There's also quite a bit of annual fall every year that is off the roads quite a bit...and therefore hard to get.  I'm thinking the winch will make easy work of this.  My thoughts are I can create a new road or two so I can reach just about eveywhere with a 165' line.  

So I'm looking for comments on winches, Wallensteins, and how folks get trees out of the bush without a winch.  Is there something I'm missing?  Do folks just clear all the small stuff so they can more readily drive through the bush?  Thanks!


----------



## 'bert (Feb 12, 2011)

I have their 4" chipper for my tractor and I love it.  Very well made for the $$.  A good balance for heavy duty homeowner type equipment.  Plus it's made in Canada so it must be good!! ;-) 

My local dealer brought it out here, helped hook it up and stayed for about an hour to chip the first couple of trees.


----------



## ROBERT F (Feb 12, 2011)

For a lot less money, you could do an electric winch, snatch blocks, and tree savers. then you short line the logs to the landing by driving the tractor up the road.  takes two people to do well, but lots cheaper than 3400.  I do this by myself with a 3/4 ton truck, up ravines to get out wood that is too much work for others. woorks better for clearing stands of trees rather than one here one there type of thing.  backing back down to the landing without running over the cable is the hardest part by yourself.  same thing can be done with premade wire sections, but the wicnh allows you to vary the length to the conditions.


----------



## SolarAndWood (Feb 12, 2011)

Here you go, save yourself a little dough

http://rochester.craigslist.org/grd/2156865108.html

Wallenstein FX 90, maybe 10 hours use on it. 800 lb. unit with 160' of 3/8 cable and 3 slip chains for logs. Cost $3500 plus tax , Cat 1 3 pt hitch, pto powered, makes easy work of hard to reach places, I pulled some smaller trees out with it as well. Call Randy


----------



## TimfromPittsburgh (Feb 12, 2011)

After looking at all the commercially available PTO logging winches and choking on the price of them, I built my own logging winch from a few pieces of angle iron and a Milemarker hydraulic winch. Spent less than $1000 for the parts and pieces. I have been using it for 4 years now and the winch does everything I need it to do. I am able to retrieve logs from steep hillsides with minimal disruption to the ground cover. I have a hydraulic accessory port at the back of the tractor so utilizing the tractor's hydraulics was easy.


----------



## djblech (Feb 13, 2011)

I have a Farmi 351p which I think is from Sweden. Simple and well made. Look up HUD-SON forestry equipment, then tree skidding winches.  It will pull more trees back than my Kioti dk45 can haul out. It has a dozer blade that you drop to anchor the tractor. I paid $3800.00. 5yrs ago.
Doug


----------



## 'bert (Feb 13, 2011)

TimfromPittsburgh said:
			
		

> After looking at all the commercially available PTO logging winches and choking on the price of them, I built my own logging winch from a few pieces of angle iron and a Milemarker hydraulic winch. Spent less than $1000 for the parts and pieces. I have been using it for 4 years now and the winch does everything I need it to do. I am able to retrieve logs from steep hillsides with minimal disruption to the ground cover. I have a hydraulic accessory port at the back of the tractor so utilizing the tractor's hydraulics was easy.
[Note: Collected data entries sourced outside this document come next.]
<file path="src/rtl/core/sorted_table_search_insert_delete_top_defines.svh">
// Assertion macros for the sorted record table.
// Used by sorted_table_search_insert_delete_top; expects clk_i and rst_ni in scope.
`ifndef SORTED_TABLE_SEARCH_INSERT_DELETE_TOP_DEFINES_SVH
`define SORTED_TABLE_SEARCH_INSERT_DELETE_TOP_DEFINES_SVH

// Consequence checked in the same cycle as the antecedent.
`define STSID_ASSERT_NOW(label, ante, cons, msg) \
  label: assert property (@(posedge clk_i) disable iff (!rst_ni) (ante) |-> (cons)) \
    else $error(msg);

// Consequence checked in the cycle after the antecedent.
`define STSID_ASSERT_NEXT(label, ante, cons, msg) \
  label: assert property (@(posedge clk_i) disable iff (!rst_ni) (ante) |=> (cons)) \
    else $error(msg);

`endif

</file>
<file path="src/rtl/core/stsid_pkg.sv">
// Shared types and constants for the sorted record table.
// No dependencies; used by stsid_search and the top level.
`timescale 1ns / 1ps

package stsid_pkg;

  localparam int DEPTH_DEFAULT = 32;
  localparam int KEY_W         = 64;
  localparam int VAL_W         = 64;
  localparam int POS_W         = 6;
  localparam int STATUS_W      = 3;

  typedef struct packed {
    logic [KEY_W-1:0] key;
    logic [VAL_W-1:0] value;
  } record_t;

  typedef enum logic [STATUS_W-1:0] {
    STAT_FOUND     = 3'd0,
    STAT_INSERTED  = 3'd1,
    STAT_DELETED   = 3'd2,
    STAT_NOT_FOUND = 3'd3,
    STAT_FULL      = 3'd4
  } status_e;

  typedef enum logic [1:0] {
    ST_IDLE,
    ST_SEARCH,
    ST_SHIFT_UP,
    ST_SHIFT_DN
  } state_e;

  // Status of the binary search unit toward the control logic.
  typedef struct packed {
    logic rd_req;
    logic done;
    logic hit;
  } srch_stat_t;

endpackage

</file>
<file path="src/rtl/core/stsid_search.sv">
// Binary search sequencer: keeps the lo/hi bounds and issues a probe, then waits for its read data before the next.
// Depends on stsid_pkg; the probe memory lives in the top level.
`timescale 1ns / 1ps

module stsid_search #(
  parameter int DEPTH = stsid_pkg::DEPTH_DEFAULT
) (
  input  logic                          clk_i,
  input  logic                          rst_ni,
  input  logic                          start_i,
  input  logic [$clog2(DEPTH+1)-1:0]    count_i,
  input  logic [stsid_pkg::KEY_W-1:0]   key_i,
  input  logic [stsid_pkg::KEY_W-1:0]   probe_key_i,
  output stsid_pkg::srch_stat_t         stat_o,
  output logic [$clog2(DEPTH)-1:0]      mid_o,
  output logic [$clog2(DEPTH+1)-1:0]    pos_o
);

  localparam int AW = $clog2(DEPTH);
  localparam int CW = $clog2(DEPTH+1);

  logic [CW-1:0] lo_q, hi_q;
  logic [CW-1:0] mid_full;
  logic [AW-1:0] mid_q;
  logic          active_q, wait_q;
  logic          open_range;
  logic          key_eq;

  assign mid_full   = lo_q + ((hi_q - lo_q) >> 1);
  assign mid_o      = mid_full[AW-1:0];
  assign open_range = (lo_q < hi_q);
  assign key_eq     = (probe_key_i == key_i);

  always_comb begin
    stat_o.rd_req = active_q && !wait_q && open_range;
    stat_o.done   = active_q && ((!wait_q && !open_range) || (wait_q && key_eq));
    stat_o.hit    = active_q && wait_q && key_eq;
    pos_o         = stat_o.hit ? CW'(mid_q) : lo_q;
  end

  always_ff @(posedge clk_i or negedge rst_ni) begin
    if (!rst_ni) begin
      lo_q     <= '0;
      hi_q     <= '0;
      mid_q    <= '0;
      active_q <= 1'b0;
      wait_q   <= 1'b0;
    end else if (start_i) begin
      lo_q     <= '0;
      hi_q     <= count_i;
      active_q <= 1'b1;
      wait_q   <= 1'b0;
    end else if (active_q) begin
      if (!wait_q) begin
        if (open_range) begin
          mid_q  <= mid_o;
          wait_q <= 1'b1;
        end else begin
          active_q <= 1'b0;
        end
      end else begin
        wait_q <= 1'b0;
        if (key_eq) begin
          active_q <= 1'b0;
        end else if (key_i < probe_key_i) begin
          hi_q <= CW'(mid_q);
        end else begin
          lo_q <= CW'(mid_q) + 1'b1;
        end
      end
    end
  end

endmodule

</file>
<file path="src/rtl/core/sorted_table_search_insert_delete_top.sv">
// Sorted record table: lookup-or-insert and delete by key; uses stsid_pkg and stsid_search.
// Busy covers a search of P probes, P <= clog2(DEPTH+1), then the record moves, if any:
// an insert moves the m records above its point and writes the new one; a delete moves the m above the hit.
// done_o goes high in the same cycle in which busy falls.
// Throughput: one transaction at a time; the next can be accepted at the edge ending done_o.
// Reset clears the record count; the memory is not cleared. The receiver cannot stall results.
`timescale 1ns / 1ps
`include "sorted_table_search_insert_delete_top_defines.svh"

module sorted_table_search_insert_delete_top #(
  parameter int DEPTH = stsid_pkg::DEPTH_DEFAULT
) (
  input  logic                             clk_i,
  input  logic                             rst_ni,
  input  logic                             start,
  output logic                             busy,
  input  logic                             req_type_i,
  input  logic [stsid_pkg::KEY_W-1:0]      key_i,
  input  logic [stsid_pkg::VAL_W-1:0]      value_i,
  output logic                             done_o,
  output logic [stsid_pkg::STATUS_W-1:0]   status_o,
  output logic [stsid_pkg::POS_W-1:0]      position_o,
  output logic [stsid_pkg::KEY_W-1:0]      rec_key_o,
  output logic [stsid_pkg::VAL_W-1:0]      rec_value_o,
  output logic [stsid_pkg::POS_W-1:0]      fill_count_o
);

  localparam int AW = $clog2(DEPTH);
  localparam int CW = $clog2(DEPTH+1);
  localparam int PW = stsid_pkg::POS_W;

  // Control state.
  stsid_pkg::state_e state_q, state_d;
  logic [CW-1:0]     count_q, count_d;
  logic [CW-1:0]     pos_q, pos_d;
  logic [CW-1:0]     rd_ptr_q, rd_ptr_d;
  logic [AW-1:0]     wr_addr_q, wr_addr_d;
  logic              pend_q, pend_d;

  // Latched request and the record taken out by a delete.
  logic                        del_q;
  logic [stsid_pkg::KEY_W-1:0] key_q;
  logic [stsid_pkg::VAL_W-1:0] value_q;
  stsid_pkg::record_t          rec_q, rec_d;

  // Result registers.
  logic                        done_q, done_d;
  stsid_pkg::status_e          status_q, status_d;
  logic [PW-1:0]               position_q, position_d;
  logic [stsid_pkg::KEY_W-1:0] rkey_q, rkey_d;
  logic [stsid_pkg::VAL_W-1:0] rval_q, rval_d;
  logic [PW-1:0]               fill_q, fill_d;

  // Record memory: one write and one registered read per cycle.
  stsid_pkg::record_t mem [DEPTH];
  stsid_pkg::record_t mem_rdata_q;
  stsid_pkg::record_t mem_wdata;
  logic               mem_we, mem_re;
  logic [AW-1:0]      mem_waddr, mem_raddr;

  // Search unit.
  stsid_pkg::srch_stat_t srch_stat;
  logic [AW-1:0]         srch_mid;
  logic [CW-1:0]         srch_pos;
  logic                  accept;

  assign accept = start && (state_q == stsid_pkg::ST_IDLE);
  assign busy   = (state_q != stsid_pkg::ST_IDLE);

  stsid_search #(
    .DEPTH(DEPTH)
  ) u_search (
    .clk_i      (clk_i),
    .rst_ni     (rst_ni),
    .start_i    (accept),
    .count_i    (count_q),
    .key_i      (key_q),
    .probe_key_i(mem_rdata_q.key),
    .stat_o     (srch_stat),
    .mid_o      (srch_mid),
    .pos_o      (srch_pos)
  );

  // Sequencer. A search runs first; an insert then moves the records above the
  // insertion point up by one, from the top down, and a delete moves the records
  // above the hit down by one, from the bottom up. Each move reads a record in one
  // cycle and writes it in the next, overlapped with the following read, so the
  // read and write addresses of one cycle never coincide.
  always_comb begin
    state_d    = state_q;
    count_d    = count_q;
    pos_d      = pos_q;
    rd_ptr_d   = rd_ptr_q;
    wr_addr_d  = wr_addr_q;
    pend_d     = pend_q;
    rec_d      = rec_q;
    done_d     = 1'b0;
    status_d   = status_q;
    position_d = position_q;
    rkey_d     = rkey_q;
    rval_d     = rval_q;
    fill_d     = fill_q;
    mem_we     = 1'b0;
    mem_waddr  = wr_addr_q;
    mem_wdata  = mem_rdata_q;
    mem_re     = 1'b0;
    mem_raddr  = srch_mid;

    case (state_q)
      stsid_pkg::ST_IDLE: begin
        if (start) begin
          state_d = stsid_pkg::ST_SEARCH;
        end
      end

      stsid_pkg::ST_SEARCH: begin
        mem_re    = srch_stat.rd_req;
        mem_raddr = srch_mid;
        if (srch_stat.done) begin
          if (!del_q) begin
            if (srch_stat.hit) begin
              done_d     = 1'b1;
              status_d   = stsid_pkg::STAT_FOUND;
              position_d = PW'(srch_pos);
              rkey_d     = mem_rdata_q.key;
              rval_d     = mem_rdata_q.value;
              fill_d     = PW'(count_q);
              state_d    = stsid_pkg::ST_IDLE;
            end else if (count_q == CW'(DEPTH)) begin
              done_d     = 1'b1;
              status_d   = stsid_pkg::STAT_FULL;
              position_d = PW'(srch_pos);
              rkey_d     = key_q;
              rval_d     = value_q;
              fill_d     = PW'(count_q);
              state_d    = stsid_pkg::ST_IDLE;
            end else begin
              pos_d    = srch_pos;
              rd_ptr_d = count_q;
              pend_d   = 1'b0;
              state_d  = stsid_pkg::ST_SHIFT_UP;
            end
          end else begin
            if (!srch_stat.hit) begin
              done_d     = 1'b1;
              status_d   = stsid_pkg::STAT_NOT_FOUND;
              position_d = '0;
              rkey_d     = key_q;
              rval_d     = '0;
              fill_d     = PW'(count_q);
              state_d    = stsid_pkg::ST_IDLE;
            end else begin
              rec_d    = mem_rdata_q;
              pos_d    = srch_pos;
              rd_ptr_d = srch_pos + 1'b1;
              pend_d   = 1'b0;
              state_d  = stsid_pkg::ST_SHIFT_DN;
            end
          end
        end
      end

      stsid_pkg::ST_SHIFT_UP: begin
        if (pend_q) begin
          mem_we    = 1'b1;
          mem_waddr = wr_addr_q;
          mem_wdata = mem_rdata_q;
        end
        if (rd_ptr_q > pos_q) begin
          mem_re    = 1'b1;
          mem_raddr = AW'(rd_ptr_q - 1'b1);
          wr_addr_d = AW'(rd_ptr_q);
          pend_d    = 1'b1;
          rd_ptr_d  = rd_ptr_q - 1'b1;
        end else if (pend_q) begin
          // The last move uses the write port this cycle; the new record goes next.
          pend_d = 1'b0;
        end else begin
          mem_we          = 1'b1;
          mem_waddr       = AW'(pos_q);
          mem_wdata.key   = key_q;
          mem_wdata.value = value_q;
          count_d         = count_q + 1'b1;
          done_d          = 1'b1;
          status_d        = stsid_pkg::STAT_INSERTED;
          position_d      = PW'(pos_q);
          rkey_d          = key_q;
          rval_d          = value_q;
          fill_d          = PW'(count_q + 1'b1);
          state_d         = stsid_pkg::ST_IDLE;
        end
      end

      stsid_pkg::ST_SHIFT_DN: begin
        if (pend_q) begin
          mem_we    = 1'b1;
          mem_waddr = wr_addr_q;
          mem_wdata = mem_rdata_q;
        end
        if (rd_ptr_q < count_q) begin
          mem_re    = 1'b1;
          mem_raddr = AW'(rd_ptr_q);
          wr_addr_d = AW'(rd_ptr_q - 1'b1);
          pend_d    = 1'b1;
          rd_ptr_d  = rd_ptr_q + 1'b1;
        end else begin
          pend_d     = 1'b0;
          count_d    = count_q - 1'b1;
          done_d     = 1'b1;
          status_d   = stsid_pkg::STAT_DELETED;
          position_d = PW'(pos_q);
          rkey_d     = rec_q.key;
          rval_d     = rec_q.value;
          fill_d     = PW'(count_q - 1'b1);
          state_d    = stsid_pkg::ST_IDLE;
        end
      end

      default: begin
        state_d = stsid_pkg::ST_IDLE;
      end
    endcase
  end

  always_ff @(posedge clk_i or negedge rst_ni) begin
    if (!rst_ni) begin
      state_q   <= stsid_pkg::ST_IDLE;
      count_q   <= '0;
      pos_q     <= '0;
      rd_ptr_q  <= '0;
      wr_addr_q <= '0;
      pend_q    <= 1'b0;
      done_q    <= 1'b0;
    end else begin
      state_q   <= state_d;
      count_q   <= count_d;
      pos_q     <= pos_d;
      rd_ptr_q  <= rd_ptr_d;
      wr_addr_q <= wr_addr_d;
      pend_q    <= pend_d;
      done_q    <= done_d;
    end
  end

  // Payload registers carry no reset.
  always_ff @(posedge clk_i) begin
    if (accept) begin
      del_q   <= req_type_i;
      key_q   <= key_i;
      value_q <= value_i;
    end
    rec_q      <= rec_d;
    status_q   <= status_d;
    position_q <= position_d;
    rkey_q     <= rkey_d;
    rval_q     <= rval_d;
    fill_q     <= fill_d;
  end

  always_ff @(posedge clk_i) begin
    if (mem_we) begin
      mem[mem_waddr] <= mem_wdata;
    end
    if (mem_re) begin
      mem_rdata_q <= mem[mem_raddr];
    end
  end

  assign done_o       = done_q;
  assign status_o     = status_q;
  assign position_o   = position_q;
  assign rec_key_o    = rkey_q;
  assign rec_value_o  = rval_q;
  assign fill_count_o = fill_q;

  // The record count never runs past the table size.
  `STSID_ASSERT_NOW(a_count_range, 1'b1, count_q <= CW'(DEPTH), "record count exceeds depth")
  // A record move is only ever pending while records are being shifted.
  `STSID_ASSERT_NOW(a_pend_in_shift, pend_q,
    (state_q == stsid_pkg::ST_SHIFT_UP || state_q == stsid_pkg::ST_SHIFT_DN),
    "record move pending outside a shift")
  // An insert result comes with the count raised by one.
  `STSID_ASSERT_NOW(a_insert_count,
    done_q && (status_q == stsid_pkg::STAT_INSERTED),
    count_q == CW'($past(count_q) + 1'b1), "insert did not raise the record count")
  // A delete result comes with the count lowered by one.
  `STSID_ASSERT_NOW(a_delete_count,
    done_q && (status_q == stsid_pkg::STAT_DELETED),
    count_q == CW'($past(count_q) - 1'b1), "delete did not lower the record count")

endmodule
</file>
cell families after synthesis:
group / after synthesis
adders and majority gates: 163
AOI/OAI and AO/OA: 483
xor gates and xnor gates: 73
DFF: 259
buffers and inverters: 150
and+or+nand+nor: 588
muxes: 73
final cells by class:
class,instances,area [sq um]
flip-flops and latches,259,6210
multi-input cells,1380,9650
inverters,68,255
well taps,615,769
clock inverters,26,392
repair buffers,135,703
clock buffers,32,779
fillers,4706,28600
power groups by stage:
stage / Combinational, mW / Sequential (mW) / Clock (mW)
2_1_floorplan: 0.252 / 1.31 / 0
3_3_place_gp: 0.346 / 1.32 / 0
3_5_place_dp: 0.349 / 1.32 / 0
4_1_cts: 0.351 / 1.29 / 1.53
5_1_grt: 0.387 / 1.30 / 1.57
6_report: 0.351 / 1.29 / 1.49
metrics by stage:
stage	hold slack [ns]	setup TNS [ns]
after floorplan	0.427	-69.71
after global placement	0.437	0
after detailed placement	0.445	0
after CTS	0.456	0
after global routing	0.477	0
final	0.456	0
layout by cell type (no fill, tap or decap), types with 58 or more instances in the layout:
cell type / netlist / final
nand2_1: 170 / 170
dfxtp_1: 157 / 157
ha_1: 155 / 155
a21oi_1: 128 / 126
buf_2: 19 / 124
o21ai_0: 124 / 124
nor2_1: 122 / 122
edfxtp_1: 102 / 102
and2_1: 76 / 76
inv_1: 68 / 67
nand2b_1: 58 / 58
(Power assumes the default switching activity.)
### config.mk
export PLATFORM = sky130hd
export DESIGN_NAME = modexp_cascade_lock_check_unit_flat
export DESIGN_NICKNAME = d
export VERILOG_FILES = /design/src/rtl/mcl_pkg.sv /design/src/rtl/mcl_if.sv /design/src/rtl/mcl_mulmod.sv /design/src/rtl/mcl_powmod.sv /design/src/rtl/modexp_cascade_lock_check_unit.sv /design/src/flat_wrapper.sv
export SDC_FILE = /design/constraint.sdc
export NUM_CORES = 2
export LEC_CHECK = 0
export ABC_CLOCK_PERIOD_IN_PS = 26000
export BUFFER_PORTS_ARGS = -buffer_cell sky130_fd_sc_hd__buf_2
export CAP_MARGIN = 20
export CORE_UTILIZATION = 45
export DETAILED_ROUTE_END_ITERATION = 16
export PLACE_DENSITY_LB_ADDON = 0.08
export SLEW_MARGIN = 40
export SYNTH_ARGS = -nofsm -noshare
export SYNTH_HDL_FRONTEND = slang
export SYNTH_SLANG_ARGS = --single-unit
### constraint.sdc
create_clock -name clk -period 26 [get_ports clk]
set_input_delay 5.2 -clock clk [delete_from_list [all_inputs] [get_ports clk]]
set_output_delay 5.2 -clock clk [all_outputs]
set_load 0.02 [all_outputs]
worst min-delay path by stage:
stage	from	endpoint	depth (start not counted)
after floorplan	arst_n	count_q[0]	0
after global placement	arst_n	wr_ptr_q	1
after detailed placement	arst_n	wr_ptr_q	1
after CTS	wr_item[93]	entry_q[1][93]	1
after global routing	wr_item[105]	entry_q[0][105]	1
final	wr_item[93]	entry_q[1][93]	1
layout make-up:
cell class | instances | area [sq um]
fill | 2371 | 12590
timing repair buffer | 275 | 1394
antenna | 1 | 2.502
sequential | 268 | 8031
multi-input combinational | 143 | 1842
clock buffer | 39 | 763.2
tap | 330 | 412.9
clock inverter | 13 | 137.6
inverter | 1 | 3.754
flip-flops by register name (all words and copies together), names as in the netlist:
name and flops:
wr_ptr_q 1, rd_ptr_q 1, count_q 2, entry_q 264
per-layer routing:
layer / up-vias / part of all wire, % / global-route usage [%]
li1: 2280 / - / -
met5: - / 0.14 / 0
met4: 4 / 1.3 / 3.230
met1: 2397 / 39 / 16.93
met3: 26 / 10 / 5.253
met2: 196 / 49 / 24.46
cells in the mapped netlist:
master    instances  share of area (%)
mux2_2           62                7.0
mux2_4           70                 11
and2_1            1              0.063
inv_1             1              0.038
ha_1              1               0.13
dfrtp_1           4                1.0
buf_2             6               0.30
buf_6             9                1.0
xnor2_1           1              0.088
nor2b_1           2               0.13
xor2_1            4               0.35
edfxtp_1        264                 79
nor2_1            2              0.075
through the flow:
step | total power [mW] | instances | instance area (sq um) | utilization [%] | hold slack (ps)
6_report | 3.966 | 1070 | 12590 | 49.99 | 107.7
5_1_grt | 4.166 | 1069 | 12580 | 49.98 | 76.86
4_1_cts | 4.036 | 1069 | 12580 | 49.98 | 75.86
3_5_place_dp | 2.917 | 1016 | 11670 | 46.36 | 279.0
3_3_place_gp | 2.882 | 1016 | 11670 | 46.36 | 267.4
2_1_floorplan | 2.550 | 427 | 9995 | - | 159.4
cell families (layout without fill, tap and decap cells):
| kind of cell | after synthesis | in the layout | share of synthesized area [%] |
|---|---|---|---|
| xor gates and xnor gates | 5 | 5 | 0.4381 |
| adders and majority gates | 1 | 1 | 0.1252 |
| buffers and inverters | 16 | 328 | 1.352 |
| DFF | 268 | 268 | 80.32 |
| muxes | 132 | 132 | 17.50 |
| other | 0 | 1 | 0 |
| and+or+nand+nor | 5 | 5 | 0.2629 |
## config.mk

```make
export PLATFORM = sky130hd
export DESIGN_NAME = buzzer_melody_sequencer_flat
export DESIGN_NICKNAME = d
export VERILOG_FILES = /design/src/rtl/bms_pkg.sv /design/src/rtl/bms_in_if.sv /design/src/rtl/bms_out_if.sv /design/src/rtl/buzzer_melody_sequencer.sv /design/src/rtl/bms_in_reg.sv /design/src/rtl/bms_engine.sv /design/src/flat_wrapper.sv
export SDC_FILE = /design/constraint.sdc
export NUM_CORES = 1
export LEC_CHECK = 0
export BUFFER_PORTS_ARGS = -buffer_cell sky130_fd_sc_hd__clkbuf_2
export CORE_MARGIN = 1
export CORE_UTILIZATION = 30
export CTS_BUF_LIST = sky130_fd_sc_hd__clkbuf_4 sky130_fd_sc_hd__clkbuf_8 sky130_fd_sc_hd__clkbuf_16
export CTS_CLUSTER_SIZE = 28
export DETAILED_ROUTE_END_ITERATION = 10
export PLACE_DENSITY = 0.43
export SLEW_MARGIN = 20
export SYNTH_ARGS = -nofsm -noshare
export SYNTH_HDL_FRONTEND = slang
export SYNTH_SLANG_ARGS = --single-unit
```

## constraint.sdc

```tcl
create_clock -name clk -period 9.9 [get_ports clk]
set_input_delay 0.99 -clock clk [delete_from_list [all_inputs] [get_ports clk]]
set_output_delay 0.99 -clock clk [all_outputs]
set_load 0.02 [all_outputs]
```
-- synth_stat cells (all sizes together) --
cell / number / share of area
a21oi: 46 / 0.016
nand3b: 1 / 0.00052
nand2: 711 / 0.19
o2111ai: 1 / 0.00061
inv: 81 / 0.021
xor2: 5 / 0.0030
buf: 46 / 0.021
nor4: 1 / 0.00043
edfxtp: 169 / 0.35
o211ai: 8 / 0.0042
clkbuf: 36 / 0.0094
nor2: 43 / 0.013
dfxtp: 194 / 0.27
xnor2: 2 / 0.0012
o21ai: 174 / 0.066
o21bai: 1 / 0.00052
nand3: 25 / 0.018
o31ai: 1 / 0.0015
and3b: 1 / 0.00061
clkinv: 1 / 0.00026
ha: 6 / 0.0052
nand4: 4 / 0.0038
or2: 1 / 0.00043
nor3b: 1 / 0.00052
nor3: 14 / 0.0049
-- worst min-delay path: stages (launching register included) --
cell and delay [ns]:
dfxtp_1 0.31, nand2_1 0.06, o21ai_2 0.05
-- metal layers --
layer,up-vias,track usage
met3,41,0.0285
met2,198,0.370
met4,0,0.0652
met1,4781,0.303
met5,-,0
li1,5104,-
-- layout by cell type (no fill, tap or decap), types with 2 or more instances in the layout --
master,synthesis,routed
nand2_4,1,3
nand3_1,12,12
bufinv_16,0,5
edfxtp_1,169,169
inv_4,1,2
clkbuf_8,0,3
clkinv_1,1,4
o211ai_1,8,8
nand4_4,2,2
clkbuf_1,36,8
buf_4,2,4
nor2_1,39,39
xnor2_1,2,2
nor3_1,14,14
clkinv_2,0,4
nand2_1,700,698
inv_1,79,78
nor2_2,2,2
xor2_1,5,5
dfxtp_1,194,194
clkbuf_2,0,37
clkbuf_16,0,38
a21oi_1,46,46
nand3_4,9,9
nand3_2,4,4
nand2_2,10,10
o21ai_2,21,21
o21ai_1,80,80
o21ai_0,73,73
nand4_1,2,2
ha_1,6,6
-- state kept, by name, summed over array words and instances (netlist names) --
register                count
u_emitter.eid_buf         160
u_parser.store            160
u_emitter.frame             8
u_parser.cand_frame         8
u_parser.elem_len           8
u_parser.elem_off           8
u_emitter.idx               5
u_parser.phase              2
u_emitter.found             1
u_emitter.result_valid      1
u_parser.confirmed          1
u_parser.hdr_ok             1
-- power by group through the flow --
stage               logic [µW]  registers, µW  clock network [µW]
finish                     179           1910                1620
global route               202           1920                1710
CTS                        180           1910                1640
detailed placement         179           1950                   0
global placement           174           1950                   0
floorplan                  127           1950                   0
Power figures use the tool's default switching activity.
===== config.mk =====
export PLATFORM = sky130hd
export DESIGN_NAME = cv_pot_to_synth_params
export DESIGN_NICKNAME = d
export VERILOG_FILES = /design/src/cvpot_pkg.sv /design/src/cv_pot_to_synth_params.sv
export VERILOG_INCLUDE_DIRS = /design/src /design/src/src
export SDC_FILE = /design/constraint.sdc
export NUM_CORES = 2
export LEC_CHECK = 0
export BUFFER_PORTS_ARGS = -buffer_cell sky130_fd_sc_hd__buf_2
export CAP_MARGIN = 30
export CORE_ASPECT_RATIO = 0.7
export CORE_MARGIN = 2
export CORE_UTILIZATION = 65
export CTS_CLUSTER_DIAMETER = 60
export DETAILED_ROUTE_END_ITERATION = 6
export GPL_TIMING_DRIVEN = 0
export PLACE_DENSITY = 0.83
export SETUP_SLACK_MARGIN = 0.15
export SYNTH_ARGS = -nofsm -noshare
export SYNTH_HDL_FRONTEND = slang
export SYNTH_SLANG_ARGS = --single-unit

===== constraint.sdc =====
create_clock -name aclk -period 10.8 [get_ports aclk]
set_input_delay 1.08 -clock aclk [delete_from_list [all_inputs] [get_ports aclk]]
set_output_delay 1.08 -clock aclk [all_outputs]
set_load 0.05 [all_outputs]

===== src/cv_pot_to_synth_params_defines.svh =====
// ----------------------------------------------------------------------------
// CV/pot to synth parameters: assertion macros
// Assertion wrappers for the block; they compile away when SYNTH is defined.
// ----------------------------------------------------------------------------
`ifndef CV_POT_TO_SYNTH_PARAMS_DEFINES_SVH
`define CV_POT_TO_SYNTH_PARAMS_DEFINES_SVH

`ifndef SYNTH
// Clocked property, disabled while the active-low reset is asserted.
`define CVP_ASSERT(lbl, clk, rst_n, prop) \
    lbl: assert property (@(posedge clk) disable iff (!(rst_n)) (prop)) \
        else $error("cvpot assertion failed");
// Clocked property that is checked during reset as well.
`define CVP_ASSERT_ALWAYS(lbl, clk, prop) \
    lbl: assert property (@(posedge clk) (prop)) \
        else $error("cvpot assertion failed");
`else
`define CVP_ASSERT(lbl, clk, rst_n, prop)
`define CVP_ASSERT_ALWAYS(lbl, clk, prop)
`endif

`endif


===== src/cvpot_pkg.sv =====
// ----------------------------------------------------------------------------
// CV/pot to synth parameters: package
// Register indexes, pitch range modes, reset values and fixed constants.
// ----------------------------------------------------------------------------
package cvpot_pkg;

    typedef enum logic [1:0] {
        PM_TRACK = 2'd0,
        PM_FREE  = 2'd1,
        PM_FIXED = 2'd2,
        PM_EXT   = 2'd3
    } pitch_mode_t;

    typedef enum logic [1:0] {
        CFG_PITCH_MODE   = 2'd0,
        CFG_CV_SCALE     = 2'd1,
        CFG_COARSE_RANGE = 2'd2,
        CFG_UNUSED       = 2'd3
    } cfg_index_t;

    localparam int unsigned CFG_W = 16;

    localparam logic [15:0] CV_SCALE_RST     = 16'd15360;
    localparam logic [15:0] COARSE_RANGE_RST = 16'd7680;

    // pitch constants in 1/128 semitone
    localparam logic signed [19:0] PITCH_C3   = 20'sd7680;  // 60 << 7
    localparam logic signed [19:0] PITCH_A440 = 20'sd8832;  // 69 << 7

    localparam logic signed [12:0] COARSE_OFFSET = 13'sd1024;
    localparam logic signed [4:0]  EXT_GAIN      = 5'sd9;

    localparam int unsigned IN_TDATA_W  = 160;
    localparam int unsigned OUT_TDATA_W = 72;

endpackage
Can you post some pics?  I like the price point your at, I would like to have a logging winch, but I am cheap (by necessity).


----------



## TimfromPittsburgh (Feb 13, 2011)

Here is one picture that shows the logging winch mounted on the back of the tractor. Since the photo is not centered on the logging winch, a bit of verbal description might help. The framework is built of angle iron, 2 uprights and three cross members all welded together. A Milemarker hydraulic winch is attached to the top crossmember. The bottom crossmember is hidden by the snow. The entire assembly attaches to the three point hitch.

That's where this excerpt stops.